When the daughter was fifty, she realized that she had the same relationship with her daughter that she had with her mother! She sank deep into despair. In her heart, she knew that she would have to heal her relationship with her mother to change her relationship with her daughter and the thought of this terrified her. What if she couldn’t??? For many years the daughter had tried to forgive her mother, for choices that her mother made. As a mother herself she understood that her mother had done the best that she could. The daughter worked hard at forgiving and she thought that she had finally reached forgiveness towards her mother. Finally she could have the relationship with her daughter that she longed for. Or could she?

The daughter watched her daughter blossom into a beautiful, wise woman who expressed her love for everyone except her mother. No matter how the daughter expressed her love to her daughter, the her daughter would meet her with nothingness. “I love you” was met with silence. “Can we get together?” was answered with “I’m busy”. The daughter’s heart was broken and again she felt the divide between mother and daughter tear open. The daughter knew that she couldn’t run from the pain of others and saw that she couldn’t run away from self-inflicted pain either. The daughter was heartbroken as she didn’t want this for her own daughter now that her daughter had a daughter of her own.
Watching history repeating itself was more than the daughter could bare and she vowed that she would find a way to change the future. For the sake of her mother, who was no longer living, her daughter, her daughter’s daughter, and finally for herself. She didn’t know how she would do this, and she was determined to end the cycle because she knew it was important for all daughters beyond her. The daughter knew that healing her own heart was the key to healing her mother’s heart, even though she was no longer living.
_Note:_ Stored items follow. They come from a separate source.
<file path="config.mk">
export PLATFORM = sky130hd
export DESIGN_NAME = dic_top
export DESIGN_NICKNAME = d
export VERILOG_FILES = /design/src/include/dic_pkg.sv /design/src/hw/dic_top.sv
export SDC_FILE = /design/constraint.sdc
export NUM_CORES = 2
export LEC_CHECK = 0
export CORE_MARGIN = 10
export CORE_UTILIZATION = 60
export CTS_CLUSTER_SIZE = 16
export DETAILED_ROUTE_END_ITERATION = 10
export DONT_BUFFER_PORTS = 1
export HOLD_SLACK_MARGIN = 0.15
export PLACE_DENSITY = 0.82
export SLEW_MARGIN = 20
export SYNTH_ARGS = -nofsm -noshare
export SYNTH_HDL_FRONTEND = slang
export SYNTH_SLANG_ARGS = --single-unit
</file>
<file path="constraint.sdc">
create_clock -name clk_sys -period 8.4 [get_ports clk_sys]
set_input_delay 0.42 -clock clk_sys [delete_from_list [all_inputs] [get_ports clk_sys]]
set_output_delay 0.42 -clock clk_sys [all_outputs]
set_load 0.02 [all_outputs]
</file>
**config.mk**
```make
export PLATFORM = sky130hd
export DESIGN_NAME = alr_unit
export DESIGN_NICKNAME = d
export VERILOG_FILES = /design/src/logic/alr_pkg.sv /design/src/logic/alr_unit.sv
export SDC_FILE = /design/constraint.sdc
export NUM_CORES = 1
export LEC_CHECK = 0
export ABC_AREA = 1
export BUFFER_PORTS_ARGS = -buffer_cell sky130_fd_sc_hd__buf_2
export CAP_MARGIN = 0
export CORE_ASPECT_RATIO = 0.5
export CORE_MARGIN = 4
export CORE_UTILIZATION = 37
export DETAILED_ROUTE_END_ITERATION = 10
export PLACE_DENSITY_LB_ADDON = 0.1
export SETUP_SLACK_MARGIN = 0.5
export SKIP_CTS_REPAIR_TIMING = 1
export SYNTH_ARGS = -nofsm -noshare
export SYNTH_HDL_FRONTEND = slang
export SYNTH_SLANG_ARGS = --single-unit
```
**constraint.sdc**
```tcl
create_clock -name SYS_CLK_I -period 1.4 [get_ports SYS_CLK_I]
set_input_delay 0.21 -clock SYS_CLK_I [delete_from_list [all_inputs] [get_ports SYS_CLK_I]]
set_output_delay 0.21 -clock SYS_CLK_I [all_outputs]
set_load 0.01 [all_outputs]
```
**config.mk**
```make
export PLATFORM = sky130hd
export DESIGN_NAME = uvlo_qualifier
export DESIGN_NICKNAME = d
export VERILOG_FILES = /design/src/rtl/edge_sync.v /design/src/rtl/uvlo_qualifier.v
export VERILOG_INCLUDE_DIRS = /design/src /design/src/include
export SDC_FILE = /design/constraint.sdc
export NUM_CORES = 1
export LEC_CHECK = 0
export CORE_UTILIZATION = 50
export CTS_CLUSTER_SIZE = 30
export DETAILED_ROUTE_END_ITERATION = 8
export DONT_BUFFER_PORTS = 1
export HOLD_SLACK_MARGIN = 0.15
export SLEW_MARGIN = 20
export SYNTH_ARGS = -nofsm -noshare
export SYNTH_HDL_FRONTEND = slang
export SYNTH_SLANG_ARGS = --single-unit
```
**constraint.sdc**
```tcl
create_clock -name mclk -period 3.4 [get_ports mclk]
set_input_delay 0 -clock mclk [delete_from_list [all_inputs] [get_ports mclk]]
set_output_delay 0 -clock mclk [all_outputs]
set_load 0.01 [all_outputs]
```
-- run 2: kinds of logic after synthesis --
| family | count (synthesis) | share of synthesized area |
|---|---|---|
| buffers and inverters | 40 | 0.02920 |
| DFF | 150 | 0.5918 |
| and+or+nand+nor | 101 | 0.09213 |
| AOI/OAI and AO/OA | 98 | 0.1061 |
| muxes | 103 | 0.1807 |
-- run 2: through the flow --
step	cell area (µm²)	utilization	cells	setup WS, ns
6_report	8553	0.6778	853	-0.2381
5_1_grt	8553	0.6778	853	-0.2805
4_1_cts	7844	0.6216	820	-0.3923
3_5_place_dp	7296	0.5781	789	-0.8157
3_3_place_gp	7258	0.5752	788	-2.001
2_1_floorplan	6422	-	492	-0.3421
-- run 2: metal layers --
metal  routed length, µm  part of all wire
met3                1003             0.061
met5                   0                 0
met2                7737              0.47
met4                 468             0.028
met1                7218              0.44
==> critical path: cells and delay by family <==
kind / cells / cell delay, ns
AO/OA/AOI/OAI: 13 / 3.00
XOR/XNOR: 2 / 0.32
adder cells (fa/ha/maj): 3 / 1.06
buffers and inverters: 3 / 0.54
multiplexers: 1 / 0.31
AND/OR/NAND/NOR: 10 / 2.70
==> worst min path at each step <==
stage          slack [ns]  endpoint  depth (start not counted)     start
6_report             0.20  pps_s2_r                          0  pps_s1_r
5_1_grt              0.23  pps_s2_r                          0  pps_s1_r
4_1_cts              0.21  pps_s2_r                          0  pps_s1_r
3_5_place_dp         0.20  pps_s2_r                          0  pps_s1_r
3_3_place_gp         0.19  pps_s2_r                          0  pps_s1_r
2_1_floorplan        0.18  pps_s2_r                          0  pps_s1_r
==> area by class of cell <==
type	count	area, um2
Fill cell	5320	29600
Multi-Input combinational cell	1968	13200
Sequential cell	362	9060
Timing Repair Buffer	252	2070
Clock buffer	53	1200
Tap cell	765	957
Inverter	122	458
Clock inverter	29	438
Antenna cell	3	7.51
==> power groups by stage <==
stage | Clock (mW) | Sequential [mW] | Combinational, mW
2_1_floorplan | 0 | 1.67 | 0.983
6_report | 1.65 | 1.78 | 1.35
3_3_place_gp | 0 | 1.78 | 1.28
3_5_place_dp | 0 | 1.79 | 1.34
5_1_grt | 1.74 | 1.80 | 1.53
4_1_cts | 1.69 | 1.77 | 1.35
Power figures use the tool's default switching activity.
$ cat src/rtl/scs_sync.sv
// two-flop synchroniser for one asynchronous level
`timescale 1ns/1ps
module scs_sync (
    input  wire logic clk_i,
    input  wire logic rst_n_i,
    input  wire logic d_i,
    output logic      q_o
);
    logic meta_ff;
    logic q_ff;

    // =========================
    // sync stages
    always_ff @(posedge clk_i or negedge rst_n_i) begin
        if (!rst_n_i) begin
            meta_ff <= 1'b0;
            q_ff    <= 1'b0;
        end else begin
            meta_ff <= d_i;
            q_ff    <= meta_ff;
        end
    end

    assign q_o = q_ff;
endmodule // scs_sync
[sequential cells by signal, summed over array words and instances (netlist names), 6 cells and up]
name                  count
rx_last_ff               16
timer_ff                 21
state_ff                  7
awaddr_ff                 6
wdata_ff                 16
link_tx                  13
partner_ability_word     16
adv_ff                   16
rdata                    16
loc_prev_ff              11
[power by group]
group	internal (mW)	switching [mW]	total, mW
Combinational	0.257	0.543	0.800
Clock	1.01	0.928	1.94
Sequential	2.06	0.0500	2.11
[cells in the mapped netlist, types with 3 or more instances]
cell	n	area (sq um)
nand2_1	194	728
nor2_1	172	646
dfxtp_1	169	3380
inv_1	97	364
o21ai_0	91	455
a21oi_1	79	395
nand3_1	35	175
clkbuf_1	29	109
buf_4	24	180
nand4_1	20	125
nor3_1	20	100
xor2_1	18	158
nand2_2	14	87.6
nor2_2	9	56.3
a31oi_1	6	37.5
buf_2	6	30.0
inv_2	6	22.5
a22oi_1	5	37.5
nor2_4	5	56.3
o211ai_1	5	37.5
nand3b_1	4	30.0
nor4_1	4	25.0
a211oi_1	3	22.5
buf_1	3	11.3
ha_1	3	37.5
She knew that healing her daughter’s heart gave promise for a loving relationship with her daughter, her daughter’s daughter and future generations of daughters to come.
In her twilight years, the daughter is taking a stand for herself, for her mother, her daughter, her daughter’s daughter, and future generations of daughters, so they are free to express their love for each other from their hearts. For the first time in her life, the daughter had found forgiveness for her mother, her daughter and herself. She trusts that the wounds within her heart have finally healed, once and forever, for all daughters past, present and future.